Embora a análise principie dos mecanismos econômicos fetichizados pelos quais a relação social do capital destrói e refaz a natureza, controla, explora, aliena e descarta o trabalho, expande-se e contrai-se em crises, nela não há espaço para reducionismo. A exposição ganha complexidade à medida que parte para as contradições mutáveis, abrindo as contradições do capital para a interação com as do capitalismo e avaliando suas formas no tempo e no espaço. Como geógrafo, dá justo destaque ao desenvolvimento desigual das regiões. E aborda como o Estado legitima e apoia a acumulação por espoliação: a transformação de direitos coletivos à terra e a outros valores de uso (moradia, saúde, educação etc.) em propriedade privada, de acesso desigual e regulado pelo capital em mercados que, muitas vezes, foram criados mediante violência, corrupção ou legalização do que já foi ilegal. Sua forma atual é o neoliberalismo, que justifica “tecnicamente” a privatização e a austeridade.

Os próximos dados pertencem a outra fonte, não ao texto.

<file path="src/rtl/accum_reg.sv">
// accum_reg: LEN-term signed accumulator with init, valid/ready result handshake and optional saturation (ACC_SATURATE_EN)
module accum_reg #(
  parameter int WIDTH = 20,
  parameter int IN_WIDTH = 16,
  parameter int LEN = 4,
  localparam int CW = $clog2(LEN + 1)
) (
  input  logic                clk,
  input  logic                rst,
  input  logic [IN_WIDTH-1:0] d,
  input  logic                in_valid,
  output logic                in_ready,
  input  logic                en,
  input  logic                init,
  output logic [WIDTH-1:0]    out_q,
  output logic                out_valid,
  input  logic                out_ready,
  output logic [CW-1:0]       cnt,
  output logic                ovf
);
  typedef enum logic [1:0] {IDLE, ACC, HOLD} state_t;
  state_t state;
  logic signed [IN_WIDTH-1:0] d_s;
  logic signed [WIDTH-1:0] ext, sum, nxt;
  logic sat;
  assign d_s = d;
  assign ext = WIDTH'(d_s);
  assign sum = $signed(out_q) + ext;
  assign in_ready = state == ACC;
`ifdef ACC_SATURATE_EN
  logic of;
  // clamp toward the sign of the running sum when two same-signed operands flip sign
  always_comb begin
    of = (out_q[WIDTH-1] == ext[WIDTH-1]) && (sum[WIDTH-1] != out_q[WIDTH-1]);
    nxt = !of ? sum : out_q[WIDTH-1] ? {1'b1, {(WIDTH-1){1'b0}}} : {1'b0, {(WIDTH-1){1'b1}}};
    sat = of;
  end
`else
  // plain modulo-2^WIDTH wrap, overflow never flagged
  always_comb begin
    nxt = sum;
    sat = 1'b0;
  end
`endif
  // state machine and registered outputs; init outranks everything except rst
  always_ff @(posedge clk) begin
    if (rst || init) begin
      state <= rst ? IDLE : ACC;
      out_q <= '0;
      cnt <= '0;
      out_valid <= 1'b0;
      ovf <= 1'b0;
    end else if (state == ACC && in_valid && en) begin
      out_q <= nxt;
      cnt <= cnt + CW'(1);
      ovf <= ovf | sat;
      if (cnt == CW'(LEN - 1)) begin
        state <= HOLD;
        out_valid <= 1'b1;
      end
    end else if (state == HOLD && out_ready) begin
      state <= ACC;
      out_q <= '0;
      cnt <= '0;
      out_valid <= 1'b0;
      ovf <= 1'b0;
    end
  end
endmodule

</file>
<file path="config.mk">
export PLATFORM = sky130hd
export DESIGN_NAME = accum_reg
export DESIGN_NICKNAME = d
export VERILOG_FILES = /design/src/rtl/accum_reg.sv
export SDC_FILE = /design/constraint.sdc
export NUM_CORES = 1
export LEC_CHECK = 0
export ABC_AREA = 1
export CAP_MARGIN = 10
export CORE_MARGIN = 4
export CORE_UTILIZATION = 51
export DETAILED_ROUTE_END_ITERATION = 12
export HOLD_SLACK_MARGIN = 0.12
export PLACE_DENSITY = 0.85
export SYNTH_ARGS = -nofsm -noshare
export SYNTH_HDL_FRONTEND = slang
export SYNTH_SLANG_ARGS = --single-unit
</file>
<file path="constraint.sdc">
create_clock -name clk -period 3.2 [get_ports clk]
set_input_delay 0.64 -clock clk [delete_from_list [all_inputs] [get_ports clk]]
set_output_delay 0.64 -clock clk [all_outputs]
set_load 0.005 [all_outputs]
</file>
-- Word level (Yosys, flattened, before mapping)
Cells that the tools add are included.
- flip-flop bits (word level): 26
- add/subtract/negate cells: 2
- equal/unequal tests: 5
- muxes and demuxes: 12
- reduce and logical (&&, ||, !) cells: 8
- operators by type and width (kind ; number):
    $mux W20 ; 2
    $add A20 B16 Y20 ; 1
    $mux W2 ; 4
    $mux W3 ; 2
    $mux W1 ; 4
    $reduce_and A2 Y1 ; 2
    $add A3 B1 Y3 const B ; 1
    $eq A3 B2 Y1 const B ; 1
    $logic_and A1 B1 Y1 ; 3
    $ne A3 B2 Y1 const B ; 1
    $reduce_bool A3 Y1 ; 1
    $eq A2 B1 Y1 const B ; 1
    $eq A2 B2 Y1 const B ; 1
    $ne A2 B1 Y1 const B ; 1
    $reduce_bool A2 Y1 ; 1
    $logic_or A1 B1 Y1 ; 1

-- Logic depth before layout (Yosys ltp)
Gate-level depths: netlist of run 1.
- depth in word-level cells: 5
- mapped depth: 12
- gate-level depth less buffers: 12

-- Worst setup path after synthesis of run 1
Ideal clock, no wire load.
- kind: input-to-reg
- start point: input d[0]
- end point: register out_q[6]
- arrival: 1952 ps
- setup slack: 1134 ps
- stages: 9
- path through: ha_1 fa_1 nand3_1 nand3_1 nand2_1 nand2_1 or2_2 nand3_1 nand2_1
- cells in the longest elaborated chain, start to end: 2
- RTL lines (what ; line ; RTL):
    start, declared ; 10 ; input logic [IN_WIDTH-1:0] d,
    $add A20 B16 Y20 ; 28 ; assign sum = $signed(out_q) + ext;
    $mux W20 ; 53 ; end else if (state == ACC && in_valid && en) begin
    end signal, assigned ; 54 ; out_q <= nxt;
    end, declared ; 15 ; output logic [WIDTH-1:0] out_q,
Every way passes these cells.
A chain may end at the register's enable or synchronous reset.

-- Worst setup path in the final report of run 1
- start point: input d[0]
- end point: register out_q[12]
Same word-level chain as after synthesis.

==> results of run 1 <==
layer usage:
| metal | global-route usage | wire [µm] | up-vias |
|---|---|---|---|
| li1 | - | - | 1228 |
| met1 | 0.281 | 2490 | 1060 |
| met2 | 0.444 | 3010 | 88 |
| met3 | 0.0356 | 362 | 14 |
| met4 | 0.0885 | 123 | 0 |
| met5 | 0 | 0 | - |
through the flow:
| step | worst slack (ns) | total power, mW | util | hold WS [ns] |
|---|---|---|---|---|
| finish | 0.839 | 0.770 | 0.674 | 0.476 |
| global route | 0.635 | 0.800 | 0.674 | 0.507 |
| CTS | 0.866 | 0.769 | 0.674 | 0.480 |
| detailed placement | 0.567 | 0.484 | 0.657 | 0.463 |
| global placement | 0.603 | 0.479 | 0.657 | 0.457 |
| floorplan | 1.13 | 0.426 | - | 0.458 |
power breakdown:
| group | internal, mW | leakage, nW | switching, mW |
|---|---|---|---|
| sequential | 0.333 | 0.215 | 0.00457 |
| clock | 0.168 | 0.0357 | 0.124 |
| combinational | 0.0625 | 1.16 | 0.0784 |
| total | 0.563 | 1.41 | 0.207 |
cell type report:
cell class | count | share of cell area
Timing Repair Buffer | 46 | 0.168
Sequential cell | 26 | 0.198
Multi-Input combinational cell | 277 | 0.519
Tap cell | 50 | 0.0229
Clock buffer | 3 | 0.0151
Clock inverter | 1 | 0.0110
Inverter | 48 | 0.0658
final timing paths:
check                start         to  slack [ns]  cells after the start
hold / removal    out_q[6]   out_q[6]        0.48                      2
setup reg to reg  out_q[0]  out_q[12]        1.27                     10
setup / recovery      d[0]  out_q[12]        0.84                     11
hold reg to reg   out_q[6]   out_q[6]        0.48                      2
worst min-delay path: stages (launching register included):
cell and delay (ns):
dfxtp_1 0.34, nand2_1 0.06, nand2_1 0.04
cells by family after synthesis:
group / synth area share
other cells: 0.00172
flops: 0.248
fa+ha+maj: 0.130
xor+xnor: 0.00402
simple gates: 0.436
buf+inv: 0.0999
compound gates: 0.0804
flip-flops by register name (all words and copies together), names as in the netlist:
register   cells
out_valid      1
out_q         20
state          2
cnt            3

As contradições perigosas tratam da ameaça de extinção que a mercantilização generalizada e o crescimento exponencial colocam para a natureza e para a experiência humana não alienada. Por isso, a luta social não pode se limitar ao mundo do trabalho, devendo se estender a cada esfera do mundo da vida que o capital busca colonizar. O livro termina com um manifesto humanista revolucionário, aberto a que movimentos antissistêmicos localizados se unam, sem perder autonomia, para superar as contradições do capital. Dos livros de Harvey, é talvez o mais totalizante e, como ele gosta de dizer, o mais perigoso.
Publicado em 27/09/2016 em Blog da Boitempo.